» What the exercise asks:
Which lines of the entries below include "added"? List them all.

:: Records for this task ::

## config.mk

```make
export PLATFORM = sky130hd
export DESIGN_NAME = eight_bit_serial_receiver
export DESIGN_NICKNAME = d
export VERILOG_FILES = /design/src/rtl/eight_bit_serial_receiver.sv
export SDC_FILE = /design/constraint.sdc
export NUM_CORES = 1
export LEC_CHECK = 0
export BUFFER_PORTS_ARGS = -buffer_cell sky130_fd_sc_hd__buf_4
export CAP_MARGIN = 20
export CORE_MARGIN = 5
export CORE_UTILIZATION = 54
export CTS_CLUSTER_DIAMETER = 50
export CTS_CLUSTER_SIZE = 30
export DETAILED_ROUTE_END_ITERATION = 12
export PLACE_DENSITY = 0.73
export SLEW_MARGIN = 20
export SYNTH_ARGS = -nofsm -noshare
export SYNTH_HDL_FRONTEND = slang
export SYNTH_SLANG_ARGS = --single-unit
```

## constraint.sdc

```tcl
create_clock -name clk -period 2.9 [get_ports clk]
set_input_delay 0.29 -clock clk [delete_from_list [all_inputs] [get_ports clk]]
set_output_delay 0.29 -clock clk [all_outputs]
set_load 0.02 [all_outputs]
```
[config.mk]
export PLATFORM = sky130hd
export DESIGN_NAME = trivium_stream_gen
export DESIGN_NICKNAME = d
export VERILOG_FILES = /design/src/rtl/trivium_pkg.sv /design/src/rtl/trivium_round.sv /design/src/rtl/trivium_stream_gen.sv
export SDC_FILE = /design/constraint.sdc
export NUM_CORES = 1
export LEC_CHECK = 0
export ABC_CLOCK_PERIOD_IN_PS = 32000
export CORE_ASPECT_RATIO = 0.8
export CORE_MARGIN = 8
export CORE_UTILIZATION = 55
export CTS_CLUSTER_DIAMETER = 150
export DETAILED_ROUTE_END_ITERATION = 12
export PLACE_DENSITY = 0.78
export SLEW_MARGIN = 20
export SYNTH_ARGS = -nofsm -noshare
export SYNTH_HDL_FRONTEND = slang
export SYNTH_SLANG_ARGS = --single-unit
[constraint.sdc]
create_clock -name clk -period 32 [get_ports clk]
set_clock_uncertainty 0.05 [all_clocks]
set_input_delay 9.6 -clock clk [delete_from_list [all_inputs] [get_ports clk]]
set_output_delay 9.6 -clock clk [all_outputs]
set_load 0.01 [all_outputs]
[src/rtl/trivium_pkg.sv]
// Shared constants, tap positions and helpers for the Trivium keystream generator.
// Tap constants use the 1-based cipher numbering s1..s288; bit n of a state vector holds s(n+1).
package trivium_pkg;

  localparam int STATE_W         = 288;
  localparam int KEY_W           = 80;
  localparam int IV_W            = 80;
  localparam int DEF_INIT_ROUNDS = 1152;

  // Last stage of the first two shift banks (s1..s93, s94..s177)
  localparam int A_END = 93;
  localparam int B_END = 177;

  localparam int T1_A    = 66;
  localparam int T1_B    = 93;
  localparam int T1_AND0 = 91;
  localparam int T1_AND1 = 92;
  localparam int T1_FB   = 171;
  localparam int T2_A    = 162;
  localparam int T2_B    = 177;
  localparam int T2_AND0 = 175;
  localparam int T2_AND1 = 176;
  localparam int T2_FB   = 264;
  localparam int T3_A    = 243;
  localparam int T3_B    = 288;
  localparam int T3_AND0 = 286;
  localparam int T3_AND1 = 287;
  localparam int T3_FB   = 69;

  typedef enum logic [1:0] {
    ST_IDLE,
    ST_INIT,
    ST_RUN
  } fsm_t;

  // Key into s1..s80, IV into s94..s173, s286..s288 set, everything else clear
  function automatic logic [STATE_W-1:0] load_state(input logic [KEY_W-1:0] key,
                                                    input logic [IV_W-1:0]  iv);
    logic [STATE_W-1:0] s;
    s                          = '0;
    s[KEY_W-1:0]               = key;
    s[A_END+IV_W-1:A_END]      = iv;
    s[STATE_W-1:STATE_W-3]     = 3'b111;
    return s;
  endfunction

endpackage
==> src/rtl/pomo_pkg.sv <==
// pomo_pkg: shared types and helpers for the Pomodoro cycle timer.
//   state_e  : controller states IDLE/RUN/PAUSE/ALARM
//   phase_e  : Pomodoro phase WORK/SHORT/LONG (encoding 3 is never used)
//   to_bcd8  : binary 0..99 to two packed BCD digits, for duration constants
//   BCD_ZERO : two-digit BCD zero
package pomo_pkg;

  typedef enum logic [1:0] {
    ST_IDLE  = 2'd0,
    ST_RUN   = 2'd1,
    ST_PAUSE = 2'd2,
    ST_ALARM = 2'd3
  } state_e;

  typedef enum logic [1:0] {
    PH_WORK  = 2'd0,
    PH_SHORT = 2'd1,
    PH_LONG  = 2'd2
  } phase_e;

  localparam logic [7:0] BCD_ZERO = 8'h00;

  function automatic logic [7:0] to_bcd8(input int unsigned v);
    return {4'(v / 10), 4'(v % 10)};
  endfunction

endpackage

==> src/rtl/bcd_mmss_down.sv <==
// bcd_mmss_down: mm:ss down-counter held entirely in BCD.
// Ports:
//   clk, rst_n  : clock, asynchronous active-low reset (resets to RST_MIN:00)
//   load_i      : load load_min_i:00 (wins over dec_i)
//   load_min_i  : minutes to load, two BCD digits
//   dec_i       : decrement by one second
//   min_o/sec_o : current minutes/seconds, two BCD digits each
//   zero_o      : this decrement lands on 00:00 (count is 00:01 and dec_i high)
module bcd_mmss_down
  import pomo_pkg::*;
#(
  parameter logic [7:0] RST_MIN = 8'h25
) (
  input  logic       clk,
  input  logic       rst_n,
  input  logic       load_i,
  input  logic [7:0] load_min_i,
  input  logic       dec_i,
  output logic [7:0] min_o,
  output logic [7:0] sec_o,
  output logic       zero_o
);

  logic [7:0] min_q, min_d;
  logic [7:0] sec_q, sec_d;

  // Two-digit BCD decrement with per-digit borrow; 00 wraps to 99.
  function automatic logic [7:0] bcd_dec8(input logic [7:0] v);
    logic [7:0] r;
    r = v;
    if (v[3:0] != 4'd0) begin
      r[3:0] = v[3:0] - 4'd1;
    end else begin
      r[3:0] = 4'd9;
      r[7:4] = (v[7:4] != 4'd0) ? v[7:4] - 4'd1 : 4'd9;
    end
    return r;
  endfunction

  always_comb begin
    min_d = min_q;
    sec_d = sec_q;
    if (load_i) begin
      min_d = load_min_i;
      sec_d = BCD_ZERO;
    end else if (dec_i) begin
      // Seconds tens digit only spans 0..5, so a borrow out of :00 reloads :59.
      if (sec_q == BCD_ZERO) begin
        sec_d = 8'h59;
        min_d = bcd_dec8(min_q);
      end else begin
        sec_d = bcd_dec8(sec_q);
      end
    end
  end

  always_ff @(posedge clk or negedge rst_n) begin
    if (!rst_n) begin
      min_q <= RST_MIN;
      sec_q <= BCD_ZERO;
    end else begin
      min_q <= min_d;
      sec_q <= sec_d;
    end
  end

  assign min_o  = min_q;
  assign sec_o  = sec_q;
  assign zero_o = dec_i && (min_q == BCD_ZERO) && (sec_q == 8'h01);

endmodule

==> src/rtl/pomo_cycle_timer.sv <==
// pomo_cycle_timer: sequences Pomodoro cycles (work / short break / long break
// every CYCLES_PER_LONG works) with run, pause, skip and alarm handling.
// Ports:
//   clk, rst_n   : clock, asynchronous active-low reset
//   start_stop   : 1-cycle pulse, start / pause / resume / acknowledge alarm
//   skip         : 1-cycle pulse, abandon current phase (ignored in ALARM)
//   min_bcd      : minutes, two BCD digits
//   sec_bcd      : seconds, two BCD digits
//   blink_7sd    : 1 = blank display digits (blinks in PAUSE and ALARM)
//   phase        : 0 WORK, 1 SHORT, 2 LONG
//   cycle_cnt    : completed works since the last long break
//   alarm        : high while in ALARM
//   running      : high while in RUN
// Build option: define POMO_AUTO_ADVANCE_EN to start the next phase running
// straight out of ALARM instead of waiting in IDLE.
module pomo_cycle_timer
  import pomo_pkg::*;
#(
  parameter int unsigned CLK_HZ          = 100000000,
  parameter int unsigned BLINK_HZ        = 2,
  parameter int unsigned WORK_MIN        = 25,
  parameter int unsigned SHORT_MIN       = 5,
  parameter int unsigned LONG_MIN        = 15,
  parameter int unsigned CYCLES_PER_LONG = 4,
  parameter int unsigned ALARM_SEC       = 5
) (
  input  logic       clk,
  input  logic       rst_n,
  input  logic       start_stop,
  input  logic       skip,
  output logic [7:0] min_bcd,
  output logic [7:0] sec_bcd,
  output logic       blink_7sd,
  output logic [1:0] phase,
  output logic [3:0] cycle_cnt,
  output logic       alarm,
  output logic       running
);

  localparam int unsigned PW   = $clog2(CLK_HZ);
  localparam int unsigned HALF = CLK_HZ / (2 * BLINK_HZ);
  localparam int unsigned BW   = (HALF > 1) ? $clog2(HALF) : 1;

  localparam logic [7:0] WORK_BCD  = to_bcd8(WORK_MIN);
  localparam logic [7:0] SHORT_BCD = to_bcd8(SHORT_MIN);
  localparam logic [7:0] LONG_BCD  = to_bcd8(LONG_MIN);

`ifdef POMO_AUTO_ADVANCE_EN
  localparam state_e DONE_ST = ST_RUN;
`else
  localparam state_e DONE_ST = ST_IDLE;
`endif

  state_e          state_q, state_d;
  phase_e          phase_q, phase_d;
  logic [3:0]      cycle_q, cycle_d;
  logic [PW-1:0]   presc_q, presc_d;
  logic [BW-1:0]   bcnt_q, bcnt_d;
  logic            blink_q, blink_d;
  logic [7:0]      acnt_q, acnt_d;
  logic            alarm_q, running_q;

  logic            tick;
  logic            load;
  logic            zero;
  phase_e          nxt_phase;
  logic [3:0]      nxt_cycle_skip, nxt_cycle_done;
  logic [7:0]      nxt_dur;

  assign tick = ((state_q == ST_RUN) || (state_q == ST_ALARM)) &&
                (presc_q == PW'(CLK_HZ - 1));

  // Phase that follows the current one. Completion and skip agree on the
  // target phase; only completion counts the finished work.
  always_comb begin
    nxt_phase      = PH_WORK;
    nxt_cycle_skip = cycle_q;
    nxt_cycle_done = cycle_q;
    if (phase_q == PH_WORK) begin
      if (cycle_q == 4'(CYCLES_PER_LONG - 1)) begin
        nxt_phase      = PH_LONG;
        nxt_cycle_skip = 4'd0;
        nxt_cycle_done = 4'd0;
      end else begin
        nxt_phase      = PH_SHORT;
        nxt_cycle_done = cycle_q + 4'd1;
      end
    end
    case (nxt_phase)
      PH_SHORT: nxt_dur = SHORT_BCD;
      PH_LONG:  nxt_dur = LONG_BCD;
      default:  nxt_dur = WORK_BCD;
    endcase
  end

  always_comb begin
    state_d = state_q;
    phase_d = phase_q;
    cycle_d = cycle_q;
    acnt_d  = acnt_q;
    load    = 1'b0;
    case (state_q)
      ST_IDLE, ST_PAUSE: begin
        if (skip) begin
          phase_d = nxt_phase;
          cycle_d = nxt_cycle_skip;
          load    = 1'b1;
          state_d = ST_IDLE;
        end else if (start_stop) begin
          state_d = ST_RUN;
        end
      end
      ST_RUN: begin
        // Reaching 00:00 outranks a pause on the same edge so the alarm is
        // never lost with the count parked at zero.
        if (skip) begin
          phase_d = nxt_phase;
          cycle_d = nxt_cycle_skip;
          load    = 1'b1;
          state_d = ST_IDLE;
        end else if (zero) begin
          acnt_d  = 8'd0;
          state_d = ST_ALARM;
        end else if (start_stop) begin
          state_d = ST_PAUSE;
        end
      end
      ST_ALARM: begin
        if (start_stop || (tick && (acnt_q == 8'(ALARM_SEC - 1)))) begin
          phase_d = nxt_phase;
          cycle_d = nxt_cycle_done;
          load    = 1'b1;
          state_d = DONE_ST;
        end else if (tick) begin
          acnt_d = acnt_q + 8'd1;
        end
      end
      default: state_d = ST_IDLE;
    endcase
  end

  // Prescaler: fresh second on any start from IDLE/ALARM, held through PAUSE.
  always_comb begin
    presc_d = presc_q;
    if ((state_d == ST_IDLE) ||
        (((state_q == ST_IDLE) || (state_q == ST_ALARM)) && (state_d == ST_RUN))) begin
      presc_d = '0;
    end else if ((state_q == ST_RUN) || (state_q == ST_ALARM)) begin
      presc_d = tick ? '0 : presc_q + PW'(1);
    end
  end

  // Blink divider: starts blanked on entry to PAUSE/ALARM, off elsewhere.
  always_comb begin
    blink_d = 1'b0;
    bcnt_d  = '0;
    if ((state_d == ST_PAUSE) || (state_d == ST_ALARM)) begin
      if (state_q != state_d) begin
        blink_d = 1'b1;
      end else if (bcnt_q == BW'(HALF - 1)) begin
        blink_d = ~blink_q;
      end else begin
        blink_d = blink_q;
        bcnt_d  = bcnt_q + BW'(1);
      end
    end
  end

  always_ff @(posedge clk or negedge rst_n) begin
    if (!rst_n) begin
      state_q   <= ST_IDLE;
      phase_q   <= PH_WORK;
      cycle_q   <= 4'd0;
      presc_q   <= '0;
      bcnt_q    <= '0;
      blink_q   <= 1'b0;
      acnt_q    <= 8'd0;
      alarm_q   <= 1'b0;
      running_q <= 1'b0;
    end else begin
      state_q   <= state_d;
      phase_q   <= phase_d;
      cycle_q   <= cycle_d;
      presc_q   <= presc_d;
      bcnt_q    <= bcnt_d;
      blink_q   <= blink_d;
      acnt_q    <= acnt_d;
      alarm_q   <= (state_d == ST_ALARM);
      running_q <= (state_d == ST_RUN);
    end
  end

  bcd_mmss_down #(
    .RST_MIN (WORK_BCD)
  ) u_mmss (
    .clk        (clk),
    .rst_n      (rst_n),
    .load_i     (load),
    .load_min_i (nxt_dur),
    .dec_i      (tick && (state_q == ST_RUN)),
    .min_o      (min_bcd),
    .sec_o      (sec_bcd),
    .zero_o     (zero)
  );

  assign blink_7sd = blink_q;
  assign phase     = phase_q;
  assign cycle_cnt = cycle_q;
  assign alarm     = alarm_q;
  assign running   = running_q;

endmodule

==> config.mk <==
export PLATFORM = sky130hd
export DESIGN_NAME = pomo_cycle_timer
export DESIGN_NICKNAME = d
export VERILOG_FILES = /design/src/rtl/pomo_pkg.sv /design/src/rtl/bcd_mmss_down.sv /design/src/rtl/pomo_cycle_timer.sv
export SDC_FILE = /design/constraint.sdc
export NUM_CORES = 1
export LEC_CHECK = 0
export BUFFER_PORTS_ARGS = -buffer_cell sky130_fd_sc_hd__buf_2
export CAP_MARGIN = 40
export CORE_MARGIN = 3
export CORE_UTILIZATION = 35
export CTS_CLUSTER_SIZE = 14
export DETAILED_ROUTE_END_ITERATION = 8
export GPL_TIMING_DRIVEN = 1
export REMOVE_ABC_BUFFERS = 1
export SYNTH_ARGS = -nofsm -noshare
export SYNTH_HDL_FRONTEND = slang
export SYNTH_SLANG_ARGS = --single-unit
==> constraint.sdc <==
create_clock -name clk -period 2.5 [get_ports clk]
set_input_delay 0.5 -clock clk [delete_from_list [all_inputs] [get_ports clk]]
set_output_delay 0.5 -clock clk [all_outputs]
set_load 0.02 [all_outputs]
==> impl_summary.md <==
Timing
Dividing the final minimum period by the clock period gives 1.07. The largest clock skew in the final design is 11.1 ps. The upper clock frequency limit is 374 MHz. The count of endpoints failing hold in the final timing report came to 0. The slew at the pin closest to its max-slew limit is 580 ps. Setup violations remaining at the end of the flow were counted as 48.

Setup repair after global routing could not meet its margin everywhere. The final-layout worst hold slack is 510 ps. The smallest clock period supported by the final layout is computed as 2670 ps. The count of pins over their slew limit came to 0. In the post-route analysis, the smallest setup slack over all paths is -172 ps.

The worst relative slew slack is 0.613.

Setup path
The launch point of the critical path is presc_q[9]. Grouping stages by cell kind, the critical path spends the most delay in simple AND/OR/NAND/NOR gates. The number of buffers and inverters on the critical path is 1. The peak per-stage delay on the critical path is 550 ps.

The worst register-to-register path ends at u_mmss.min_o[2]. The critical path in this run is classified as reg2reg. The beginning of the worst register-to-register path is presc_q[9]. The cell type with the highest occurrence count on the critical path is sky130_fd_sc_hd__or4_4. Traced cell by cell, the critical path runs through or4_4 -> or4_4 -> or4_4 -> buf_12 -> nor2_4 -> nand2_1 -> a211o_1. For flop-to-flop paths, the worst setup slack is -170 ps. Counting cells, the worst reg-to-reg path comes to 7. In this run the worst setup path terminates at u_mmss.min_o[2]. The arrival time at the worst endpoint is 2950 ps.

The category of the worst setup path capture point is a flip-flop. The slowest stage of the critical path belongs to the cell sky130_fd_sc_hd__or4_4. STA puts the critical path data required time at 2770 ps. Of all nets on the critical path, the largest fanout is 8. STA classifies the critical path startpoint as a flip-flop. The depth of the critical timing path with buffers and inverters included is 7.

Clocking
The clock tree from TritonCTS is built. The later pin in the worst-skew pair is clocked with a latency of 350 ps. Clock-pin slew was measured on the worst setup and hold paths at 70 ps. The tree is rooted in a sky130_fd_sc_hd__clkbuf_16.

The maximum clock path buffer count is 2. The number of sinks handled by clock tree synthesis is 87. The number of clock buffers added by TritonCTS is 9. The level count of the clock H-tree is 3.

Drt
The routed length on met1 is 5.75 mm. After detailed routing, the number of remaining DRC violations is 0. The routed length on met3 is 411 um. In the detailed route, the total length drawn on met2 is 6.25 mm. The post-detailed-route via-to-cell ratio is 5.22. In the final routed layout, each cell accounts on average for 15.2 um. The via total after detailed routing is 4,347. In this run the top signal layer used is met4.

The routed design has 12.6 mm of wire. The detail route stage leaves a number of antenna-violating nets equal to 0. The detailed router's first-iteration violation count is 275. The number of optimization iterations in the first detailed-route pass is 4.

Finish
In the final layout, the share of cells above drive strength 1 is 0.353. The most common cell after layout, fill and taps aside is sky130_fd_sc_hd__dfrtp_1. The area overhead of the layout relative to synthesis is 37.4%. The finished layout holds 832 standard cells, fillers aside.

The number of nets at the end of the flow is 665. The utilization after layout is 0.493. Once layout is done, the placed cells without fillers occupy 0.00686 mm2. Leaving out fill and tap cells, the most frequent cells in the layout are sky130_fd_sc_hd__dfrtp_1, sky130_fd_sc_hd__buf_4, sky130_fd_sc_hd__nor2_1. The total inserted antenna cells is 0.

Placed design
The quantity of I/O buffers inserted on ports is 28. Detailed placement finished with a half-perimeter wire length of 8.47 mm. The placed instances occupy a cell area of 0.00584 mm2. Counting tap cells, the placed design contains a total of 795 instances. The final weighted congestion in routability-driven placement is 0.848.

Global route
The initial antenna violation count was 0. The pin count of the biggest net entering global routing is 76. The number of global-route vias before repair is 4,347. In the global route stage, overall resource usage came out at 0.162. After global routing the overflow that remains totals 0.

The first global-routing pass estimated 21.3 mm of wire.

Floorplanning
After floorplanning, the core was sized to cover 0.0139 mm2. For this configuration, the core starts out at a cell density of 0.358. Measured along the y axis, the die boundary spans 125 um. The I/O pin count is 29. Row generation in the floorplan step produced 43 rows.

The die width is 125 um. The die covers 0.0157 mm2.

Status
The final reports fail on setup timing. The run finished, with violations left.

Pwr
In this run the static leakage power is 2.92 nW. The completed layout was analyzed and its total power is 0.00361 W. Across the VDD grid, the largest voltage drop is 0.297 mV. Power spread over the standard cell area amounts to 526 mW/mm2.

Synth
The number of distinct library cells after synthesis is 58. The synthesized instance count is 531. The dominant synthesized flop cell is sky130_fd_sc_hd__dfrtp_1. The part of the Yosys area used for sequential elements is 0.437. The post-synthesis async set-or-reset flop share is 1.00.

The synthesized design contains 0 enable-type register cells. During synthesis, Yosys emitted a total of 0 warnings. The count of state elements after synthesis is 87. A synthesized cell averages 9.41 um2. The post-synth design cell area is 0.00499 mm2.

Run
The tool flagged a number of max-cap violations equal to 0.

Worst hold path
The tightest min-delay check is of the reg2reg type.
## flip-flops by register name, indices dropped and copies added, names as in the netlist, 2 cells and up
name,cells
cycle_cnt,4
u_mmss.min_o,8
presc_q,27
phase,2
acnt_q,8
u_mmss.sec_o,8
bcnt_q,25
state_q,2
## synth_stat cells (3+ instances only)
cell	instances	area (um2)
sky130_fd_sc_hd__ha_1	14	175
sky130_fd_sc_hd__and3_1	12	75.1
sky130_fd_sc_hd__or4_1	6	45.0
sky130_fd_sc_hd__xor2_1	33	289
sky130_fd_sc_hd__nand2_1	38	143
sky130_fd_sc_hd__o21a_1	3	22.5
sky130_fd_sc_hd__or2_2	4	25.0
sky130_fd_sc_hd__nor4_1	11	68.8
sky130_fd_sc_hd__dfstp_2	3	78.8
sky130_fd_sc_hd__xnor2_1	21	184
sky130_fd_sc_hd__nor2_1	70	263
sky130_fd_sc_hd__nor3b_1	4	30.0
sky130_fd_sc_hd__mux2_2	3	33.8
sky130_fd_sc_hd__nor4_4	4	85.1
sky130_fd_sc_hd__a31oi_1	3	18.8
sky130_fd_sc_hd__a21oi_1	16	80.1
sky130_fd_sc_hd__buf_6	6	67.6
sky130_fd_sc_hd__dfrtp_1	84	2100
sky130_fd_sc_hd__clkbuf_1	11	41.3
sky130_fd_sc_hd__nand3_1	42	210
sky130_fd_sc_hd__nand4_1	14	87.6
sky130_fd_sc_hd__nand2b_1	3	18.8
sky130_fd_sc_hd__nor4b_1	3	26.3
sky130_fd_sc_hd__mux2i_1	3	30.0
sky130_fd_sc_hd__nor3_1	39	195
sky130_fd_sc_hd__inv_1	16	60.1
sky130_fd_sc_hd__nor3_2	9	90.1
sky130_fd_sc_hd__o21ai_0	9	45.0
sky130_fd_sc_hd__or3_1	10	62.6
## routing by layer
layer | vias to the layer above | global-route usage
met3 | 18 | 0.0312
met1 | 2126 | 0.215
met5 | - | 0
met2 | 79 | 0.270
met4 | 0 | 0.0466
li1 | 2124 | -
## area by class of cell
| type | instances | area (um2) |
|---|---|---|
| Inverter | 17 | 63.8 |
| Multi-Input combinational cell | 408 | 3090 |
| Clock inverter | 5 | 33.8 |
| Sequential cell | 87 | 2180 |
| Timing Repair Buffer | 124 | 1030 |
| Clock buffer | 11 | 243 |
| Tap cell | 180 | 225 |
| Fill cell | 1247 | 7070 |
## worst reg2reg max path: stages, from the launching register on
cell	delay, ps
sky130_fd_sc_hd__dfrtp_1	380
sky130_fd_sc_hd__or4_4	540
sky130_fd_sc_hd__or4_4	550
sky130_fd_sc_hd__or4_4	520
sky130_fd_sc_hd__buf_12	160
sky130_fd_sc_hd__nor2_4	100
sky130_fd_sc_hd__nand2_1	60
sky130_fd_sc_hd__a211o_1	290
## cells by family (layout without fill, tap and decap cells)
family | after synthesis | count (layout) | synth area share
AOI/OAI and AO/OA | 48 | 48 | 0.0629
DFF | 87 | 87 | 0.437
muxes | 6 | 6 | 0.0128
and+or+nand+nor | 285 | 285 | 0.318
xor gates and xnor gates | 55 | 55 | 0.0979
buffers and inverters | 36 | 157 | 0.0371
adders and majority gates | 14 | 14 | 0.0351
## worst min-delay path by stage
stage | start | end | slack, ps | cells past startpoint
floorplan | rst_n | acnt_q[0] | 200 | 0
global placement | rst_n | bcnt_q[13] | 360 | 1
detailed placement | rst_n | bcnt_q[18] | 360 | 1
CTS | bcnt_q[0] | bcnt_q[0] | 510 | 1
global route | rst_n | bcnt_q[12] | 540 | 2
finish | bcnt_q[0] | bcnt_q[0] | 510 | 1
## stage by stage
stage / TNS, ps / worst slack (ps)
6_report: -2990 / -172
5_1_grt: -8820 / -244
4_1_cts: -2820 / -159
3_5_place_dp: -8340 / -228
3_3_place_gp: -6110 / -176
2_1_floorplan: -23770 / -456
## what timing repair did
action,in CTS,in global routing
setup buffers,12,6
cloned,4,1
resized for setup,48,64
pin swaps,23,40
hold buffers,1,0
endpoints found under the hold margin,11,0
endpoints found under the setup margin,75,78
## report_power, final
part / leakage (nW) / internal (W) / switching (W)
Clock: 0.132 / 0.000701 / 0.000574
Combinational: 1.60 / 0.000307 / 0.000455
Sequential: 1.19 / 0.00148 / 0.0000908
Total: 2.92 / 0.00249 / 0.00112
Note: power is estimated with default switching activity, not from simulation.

:::

» Expected output:
The maximum clock path buffer count is 2. The number of sinks handled by clock tree synthesis is 87. The number of clock buffers added by TritonCTS is 9. The level count of the clock H-tree is 3.
## flip-flops by register name, indices dropped and copies added, names as in the netlist, 2 cells and up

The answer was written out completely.